Testing the feasibility of targeting a conserved region on the S2 domain of the SARS-CoV-2 spike protein.

The efficacy of vaccines against the SARS-CoV-2 virus significantly declines with the emergence of mutant strains, prompting investigation into the feasibility of targeting highly conserved but often cryptic regions on the S2 domain of spike protein. Using tools from molecular dynamics, we find that exposure of a conserved S2 epitope located in the central helices below the receptor binding domains would require large-scale motion beyond receptor binding domain up-down motion, but, along the reaction coordinates we explored, it is unlikely to be exposed by such large-scale dynamic fluctuations of the S1 domain without any external facilitating factors, despite some previous computational evidence suggesting transient exposure of this region.

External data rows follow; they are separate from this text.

Background: an optimization exercise with open tools, aiming at small area and a short achievable clock period. Do not read the settings as production practice. The RTL was checked by simulation tests, not by an equivalence proof against the original design. Power is estimated from default activity; no workload was simulated.

==> inputs of run a <==
// zic_mmr_ctrl
module zic_mmr_ctrl #(
	parameter int                 NUM_IRQ  = 48,
	parameter zic_pkg::zic_addr_t MMR_BASE = 16'h1000
)
(
	input  logic                zic_clk,
	input  logic                zic_rst,
	input  logic                wdt_reset_i,
	input  zic_pkg::zic_addr_t  zic_mmr_write_addr_i,
	input  zic_pkg::zic_data_t  zic_mmr_write_data_i,
	input  logic                zic_mmr_write_en_i,
	input  zic_pkg::zic_addr_t  zic_mmr_read_addr_i,
	input  logic                zic_mmr_read_en_i,
	input  logic [NUM_IRQ-1:0]  zic_int_pending_i,
	input  logic                zic_int_pending_valid_i,
	input  logic [NUM_IRQ-1:0]  zic_int_enable_i,
	input  logic                zic_int_enable_valid_i,
	output logic [NUM_IRQ-1:0]  zic_int_en_o,
	output zic_pkg::zic_data_t  zic_mmr_read_data_o,
	output logic                zic_mmr_read_valid_o
);
clock: 4.0 ns
lec_check: 0
cap_margin: 20
core_margin: 2
core_utilization: 60
place_density: 0.75
setup_slack_margin: 2.2
slew_margin: 20
synth_hierarchical: 1
tns_end_percent: 0
standard.sh (not shown) runs the stock make flow with config.mk's settings and CLKGATE_MAP_FILE= SYNTH_SCRIPT=/design/flow/synth_recipe.tcl, a recipe that flattens the netlist after the stock synthesis.
==> flow/flow/run.sh <==
#!/bin/bash
# Standard ORFS layout (the standard.sh) with:
#  - small plain buffers on the ports instead of the delay cell that
#    buffer_ports picks by default;
#  - clock tree built from clkbuf_16 sink clusters, without dummy loads;
#  - combinational cells reset to drive strength 1 after floorplan
#    (downsize.tcl), so that timing repair sizes up only what it needs.
set -e
export BUFFER_PORTS_ARGS="-buffer_cell sky130_fd_sc_hd__buf_1"
export CTS_ARGS="-sink_clustering_enable -repair_clock_nets -dont_use_dummy_load -buf_list sky130_fd_sc_hd__clkbuf_16 -sink_clustering_size 25 -sink_clustering_max_diameter 80"
export POST_FLOORPLAN_TCL="$PWD/flow/downsize.tcl"
bash standard.sh > standard.log 2>&1
==> flow/flow/downsize.tcl <==
# Start every combinational cell from synthesis at its smallest drive
# strength; the timing repair later in the flow sizes up what paths need.
# Registers, tie cells and tap cells are left as they are.
set n 0
foreach inst [[ord::get_db_block] getInsts] {
  set m [[$inst getMaster] getName]
  if {![regexp {^sky130_fd_sc_hd__(\w+?)_(\d+)$} $m -> fn sz]} { continue }
  if {[regexp {^(df|sdf|edf|sedf|dl|conb|tap|fill|decap|clk)} $fn]} { continue }
  if {$sz eq "0" || $sz eq "1"} { continue }
  set target sky130_fd_sc_hd__${fn}_1
  if {[llength [get_lib_cells -quiet $target]] == 0} { continue }
  replace_cell [$inst getName] $target
  incr n
}
puts "downsize: $n cells set to drive strength 1"
==> run b (differences from run a) <==
--- a/flow/design.v
+++ b/flow/design.v
@@ -77,22 +77,14 @@
 	input  logic a_i,
 	input  logic b_i,
 	input  logic c_i,
 	output logic src_o
 );
 	assign src_o = a_i && b_i && c_i;
 endmodule
-module zic_mmr_dec_src_n (
-	input  logic a_i,
-	input  logic b_i,
-	input  logic c_i,
-	output logic src_n_o
-);
-	assign src_n_o = !(a_i && b_i && c_i);
-endmodule
 module zic_mmr_dec_blk (
 	input  logic [7:0] hi_i,    
 	input  logic       en_i,
 	output logic       blk_o
 );
 	logic u, v, w, p, q;
 	zic_mmr_dec_nor2 u_u (.a_i (hi_i[7]), .b_i (hi_i[6]), .y_o (u));
@@ -121,14 +113,51 @@
 	input  logic b_i,
 	input  logic c_i,
 	input  logic d_i,
 	output logic y_o
 );
 	assign y_o = a_i && b_i && c_i && d_i;
 endmodule
+module zic_mmr_dec_nand3 (
+	input  logic a_i,
+	input  logic b_i,
+	input  logic c_i,
+	output logic y_o
+);
+	assign y_o = !(a_i && b_i && c_i);
+endmodule
+module zic_mmr_dec_andn (
+	input  logic a_i,
+	input  logic b_n_i,
+	output logic y_o
+);
+	assign y_o = a_i && !b_n_i;
+endmodule
+module zic_mmr_dec_type (
+	input  logic blk_i,
+	input  logic grp_i,
+	input  logic sel_ctl_i,
+	input  logic sel_ip_i,
+	input  logic sel_ie_i,
+	input  logic wdt_n_i,
+	input  logic dw_i,           
+	output logic ctl_wr_ld_o,    
+	output logic ctl_wr_n_o,     
+	output logic ip_set_o,       
+	output logic ip_wr_n_o,      
+	output logic ie_set_o,       
+	output logic ie_wr_n_o       
+);
+	zic_mmr_dec_and4  u_ctl_ld (.a_i (blk_i), .b_i (grp_i), .c_i (sel_ctl_i), .d_i (wdt_n_i), .y_o (ctl_wr_ld_o));
+	zic_mmr_dec_nand3 u_ctl_wr (.a_i (blk_i), .b_i (grp_i), .c_i (sel_ctl_i), .y_o (ctl_wr_n_o));
+	zic_mmr_dec_and4  u_ip_set (.a_i (blk_i), .b_i (grp_i), .c_i (sel_ip_i), .d_i (dw_i), .y_o (ip_set_o));
+	zic_mmr_dec_nand3 u_ip_wr  (.a_i (blk_i), .b_i (grp_i), .c_i (sel_ip_i), .y_o (ip_wr_n_o));
+	zic_mmr_dec_and4  u_ie_set (.a_i (blk_i), .b_i (grp_i), .c_i (sel_ie_i), .d_i (dw_i), .y_o (ie_set_o));
+	zic_mmr_dec_nand3 u_ie_wr  (.a_i (blk_i), .b_i (grp_i), .c_i (sel_ie_i), .y_o (ie_wr_n_o));
+endmodule
 `timescale 1ns/100ps
 module zic_pend_en_bank (
 	input  logic zic_clk,
 	input  logic zic_rst,
 	input  logic set_n_i,
 	input  logic keep_n_i,
 	input  logic vld_i,
@@ -279,60 +308,76 @@
 		assign rg2[i] = (ra[5:4] == i);
 		if (i < 3)
 		begin : g_top
 			assign wg3[i] = (wa[7:6] == i);
 			assign rg3[i] = (ra[7:6] == i);
 		end
 	end
-	logic wdt, wdt_n;
-	logic ctl_wr, ctl_wr_ld, ctl_wr_n, ip_wr_n, ip_set, ie_wr_n, ie_set;
-	assign wdt      = wdt_reset_i;
-	assign wdt_n    = !wdt_reset_i;
-	assign ctl_wr   = wr_blk && (wa[1:0] == zic_pkg::ZIC_SEL_CTL);
-	assign ctl_wr_ld = ctl_wr && !wdt_reset_i;
-	assign ctl_wr_n = !ctl_wr;
-	assign ip_wr_n  = !(wr_blk && wa[1:0] == zic_pkg::ZIC_SEL_IP);
-	assign ip_set   = !ip_wr_n && zic_mmr_write_data_i[0] && !wdt_reset_i;
-	assign ie_wr_n  = !(wr_blk && wa[1:0] == zic_pkg::ZIC_SEL_IE);
-	assign ie_set   = !ie_wr_n && zic_mmr_write_data_i[0] && !wdt_reset_i;
+	logic [15:0] wsrc, wsrc_n;
+	for (genvar j = 0; j < 16; j++)
+	begin : g_wsrc
+		zic_mmr_dec_and2 u_wsrc (
+			.a_i (wg1[j % 4]),
+			.b_i (wg2[j / 4]),
+			.y_o (wsrc[j])
+		);
+		zic_mmr_dec_nand2 u_wsrc_n (
+			.a_i (wg1[j % 4]),
+			.b_i (wg2[j / 4]),
+			.y_o (wsrc_n[j])
+		);
+	end
+	logic wdt_n;
+	assign wdt_n = !wdt_reset_i;
+	logic sel_ctl, sel_ip, sel_ie, dw;
+	zic_mmr_dec_and2 u_sel_ctl (.a_i (wa[1]), .b_i (wa[0]), .y_o (sel_ctl));
+	zic_mmr_dec_nor2 u_sel_ip  (.a_i (wa[1]), .b_i (wa[0]), .y_o (sel_ip));
+	zic_mmr_dec_andn u_sel_ie  (.a_i (wa[0]), .b_n_i (wa[1]), .y_o (sel_ie));
+	zic_mmr_dec_andn u_dw      (.a_i (zic_mmr_write_data_i[0]), .b_n_i (wdt_reset_i), .y_o (dw));
+	logic [2:0] ctl_wr_ld, ctl_wr_n, ip_wr_n, ip_set, ie_wr_n, ie_set;
+	for (genvar k = 0; k < 3; k++)
+	begin : g_type
+		zic_mmr_dec_type u_type (
+			.blk_i       (wr_blk),
+			.grp_i       (wg3[k]),
+			.sel_ctl_i   (sel_ctl),
+			.sel_ip_i    (sel_ip),
+			.sel_ie_i    (sel_ie),
+			.wdt_n_i     (wdt_n),
+			.dw_i        (dw),
+			.ctl_wr_ld_o (ctl_wr_ld[k]),
+			.ctl_wr_n_o  (ctl_wr_n[k]),
+			.ip_set_o    (ip_set[k]),
+			.ip_wr_n_o   (ip_wr_n[k]),
+			.ie_set_o    (ie_set[k]),
+			.ie_wr_n_o   (ie_wr_n[k])
+		);
+	end
 	logic [NUM_IRQ-1:0]    ip_q, ie_q, rd_src;
 	logic [NUM_IRQ*BW-1:0] ctl_q;
 	for (genvar s = 0; s < NUM_IRQ; s++)
 	begin : g_src
 		localparam logic [BW-1:0] RST_VAL = zic_pkg::zic_ctl_reset_value(s);
-		logic src, src_n;
 		logic ctl_ld, ctl_hold, ip_set_n, ip_keep_n, ie_set_n, ie_keep_n;
-		zic_mmr_dec_src u_wsrc (
-			.a_i   (wg1[s % 4]),
-			.b_i   (wg2[(s / 4) % 4]),
-			.c_i   (wg3[s / 16]),
-			.src_o (src)
-		);
-		zic_mmr_dec_src_n u_wsrc_n (
-			.a_i     (wg1[s % 4]),
-			.b_i     (wg2[(s / 4) % 4]),
-			.c_i     (wg3[s / 16]),
-			.src_n_o (src_n)
-		);
 		zic_mmr_dec_src u_rsrc (
 			.a_i   (rg1[s % 4]),
 			.b_i   (rg2[(s / 4) % 4]),
 			.c_i   (rg3[s / 16]),
 			.src_o (rd_src[s])
 		);
 		zic_mmr_decode u_dec (
-			.src_i       (src),
-			.src_n_i     (src_n),
+			.src_i       (wsrc[s % 16]),
+			.src_n_i     (wsrc_n[s % 16]),
 			.wdt_n_i     (wdt_n),
-			.ctl_ld_i    (ctl_wr_ld),
-			.ctl_wr_n_i  (ctl_wr_n),
-			.ip_set_i    (ip_set),
-			.ip_wr_n_i   (ip_wr_n),
-			.ie_set_i    (ie_set),
-			.ie_wr_n_i   (ie_wr_n),
+			.ctl_ld_i    (ctl_wr_ld[s / 16]),
+			.ctl_wr_n_i  (ctl_wr_n[s / 16]),
+			.ip_set_i    (ip_set[s / 16]),
+			.ip_wr_n_i   (ip_wr_n[s / 16]),
+			.ie_set_i    (ie_set[s / 16]),
+			.ie_wr_n_i   (ie_wr_n[s / 16]),
 			.ctl_ld_o    (ctl_ld),
 			.ctl_hold_o  (ctl_hold),
 			.ip_set_n_o  (ip_set_n),
 			.ip_keep_n_o (ip_keep_n),
 			.ie_set_n_o  (ie_set_n),
 			.ie_keep_n_o (ie_keep_n)
 		);
==> flow/flow/run.sh (replaced) <==
#!/bin/bash
# Standard ORFS layout (the standard.sh) with:
#  - small plain buffers on the ports instead of the delay cell that
#    buffer_ports picks by default;
#  - clock tree built from clkbuf_16 sink clusters, without dummy loads;
#  - combinational cells reset to drive strength 1 after floorplan
#    (downsize.tcl), so that timing repair sizes up only what it needs;
#  - one more worst-path setup repair after global routing (post_grt.tcl).
set -e
export BUFFER_PORTS_ARGS="-buffer_cell sky130_fd_sc_hd__buf_2"
export CTS_ARGS="-sink_clustering_enable -repair_clock_nets -dont_use_dummy_load -buf_list sky130_fd_sc_hd__clkbuf_16 -sink_clustering_size 25 -sink_clustering_max_diameter 80"
export POST_FLOORPLAN_TCL="$PWD/flow/downsize.tcl"
export POST_GLOBAL_ROUTE_TCL="$PWD/flow/post_grt.tcl"
bash standard.sh > standard.log 2>&1
==> flow/flow/post_grt.tcl (new file) <==
# After global routing: one more setup repair, on the worst path only,
# with global-route parasitics, then re-legalise and re-route the nets
# it touched (as global_route.tcl does after its own repairs).
estimate_parasitics -global_routing
repair_timing -setup -setup_margin 3.0 -repair_tns 0 -max_passes 50 -verbose
global_route -start_incremental
detailed_placement
global_route -end_incremental
estimate_parasitics -global_routing
- GPL_TIMING_DRIVEN: default -> 1
- SETUP_SLACK_MARGIN: 2.2 -> 2.6
==> comparison table <==
| metric | run a | run b |
|---|---|---|
| Run status | finished clean | finished clean |
| Number of cells on the critical path | 8 | 7 |
| Crit path from | zic_mmr_read_addr_i[2] | zic_mmr_read_addr_i[6] |
| Worst VDD drop | 0.410 mV | 0.336 mV |
| Number of setup buffers added after CTS | 16 | 23 |
| Final core area utilization | 0.666 | 0.667 |
| Power per cell area | 330 nW/um^2 | 338 nW/um^2 |
| Count of vias placed by the detailed router | 19444 | 19551 |
| Worst path max stage delay | 0.32 ns | 0.38 ns |
| Synth Instances | 1908 | 1858 |
| Relative contribution of combinational cells to total power | 0.092 | 0.094 |
| Cell with the largest stage delay on the worst path | and3_2 | a22oi_1 |
| Upper clock frequency limit | 490 MHz | 493 MHz |
| Num CTS Buffers | 25 | 27 |
| Count of non-CTS buffers in the layout | 278 | 281 |
| Buffers plus inverters on the worst setup path | 2 | 1 |
| Floorplan Core Area | 38800 sq um | 38600 sq um |
| Clock network power | 2.66 mW | 2.79 mW |
| Count of cell types in the netlist | 25 | 23 |
| Post-layout minimum cycle time | 2.04 ns | 2.03 ns |
| Wire length of the first global-routing pass | 115000 um | 123000 um |

re-timing with driven ports:
How much do the figures lean on ideal ports? The routed layouts below were timed once more, with nothing changed but the port constraints. Step 1 sets driving cells, clkbuf_16 on the clock port and buf_2 on the other inputs (assumed; they add their load-dependent delay and slew). Step 2 adds t to the input delays and takes it off the output delays; t is the mean of the earliest and latest rising clock arrival at the registers after step 1. Input paths then give back, and output paths get back, about the clock's delay inside the block. a / b / c = no drivers / after step 1 / after step 2; a / b = the first two.
run	shift t [ns]	setup WS [ns]	cell pins on the clock port's net
run a	0.619	1.959 / 1.969 / 1.350	1
run b	0.636	1.970 / 1.975 / 1.353	1
After both steps every run listed still meets setup and hold. For run b, which loses most, drivers alone change the setup slack by +0.005 ns; drivers and shift together by -0.617 ns.
This is an optimization exercise on Yosys and OpenROAD, whose aim is small area and a short achievable clock period, not a production implementation. No functional check of the RTL was part of any run shown here.

==> flow/design.v, too long to show whole: its modules and the start of the top module <==
// module grad_top: 3272 lines
module grad_top (
    input  wire logic        clk,
    input  wire logic        rst,
    input  wire logic        in_valid,
    input  wire logic        sof,
    input  wire logic [7:0]  pixel,
    output logic             out_valid,
    output logic [32:0]      grad
);
  // ...
==> flow/flow/run.sh <==
#!/bin/bash
# The standard layout, with the port buffers made from buf_2 cells instead of the
# resizer's default pick (a delay cell), and clkbuf_8 cells at the clock tree's leaves.
set -euo pipefail
export BUFFER_PORTS_ARGS="-buffer_cell sky130_fd_sc_hd__buf_2"
export CTS_ARGS="-sink_clustering_enable -repair_clock_nets -sink_clustering_size 16 -sink_clustering_max_diameter 80 -buf_list {sky130_fd_sc_hd__clkbuf_8 sky130_fd_sc_hd__clkbuf_16} -root_buf sky130_fd_sc_hd__clkbuf_16 -sink_clustering_buffer sky130_fd_sc_hd__clkbuf_8"
bash standard.sh > standard.log 2>&1
==> flow/standard.sh <==
#!/bin/bash
# synth_recipe.tcl (not shown) runs the flow's synth.tcl, then flattens the netlist and writes it again
# the make line also repeats each setting of config.mk as NAME=value (left out here)
make -C /OpenROAD-flow-scripts/flow DESIGN_CONFIG=/design/flow/config.mk WORK_HOME=/design/flow/orfs CLKGATE_MAP_FILE= SYNTH_SCRIPT=/design/flow/synth_recipe.tcl "${@:-finish}"
==> flow/config.mk <==
export PLATFORM = sky130hd
export DESIGN_NAME = grad_top
export DESIGN_NICKNAME = grad_top
export VERILOG_FILES = /design/flow/design.v
export SDC_FILE = /design/flow/constraint.sdc
export NUM_CORES = 4
export LEC_CHECK = 0
export CAP_MARGIN = 20
export CORE_MARGIN = 2
export CORE_UTILIZATION = 75
export CTS_CLUSTER_DIAMETER = 80
export CTS_CLUSTER_SIZE = 25
export SLEW_MARGIN = 20
==> flow/constraint.sdc <==
create_clock -name core_clock -period 26.0 [get_ports {clk}]
set_input_delay 5.2000 -clock core_clock [delete_from_list [all_inputs] [get_ports {clk}]]
set_output_delay 5.2000 -clock core_clock [all_outputs]
set_load 0.01 [all_outputs]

Furthermore, glycans, particularly those on N165 and N234, hinder S2-exposing opening dynamics, and thus stabilize spike in addition to immunologically shielding the protein surface. Although the S2 epitope region examined here is central to large-scale conformational changes during viral entry, free energy landscape analysis obtained using the path coordinate formalism reveals no inherent "loaded spring" effect, suggesting that a vaccine immunogen would tend to present the epitope in a prefusion-like conformation and may be effective in neutralization. These findings contribute to a deeper understanding of the dynamic origins of the function of the spike protein, as well as further characterizing the feasibility of the S2 epitope as a therapeutic target.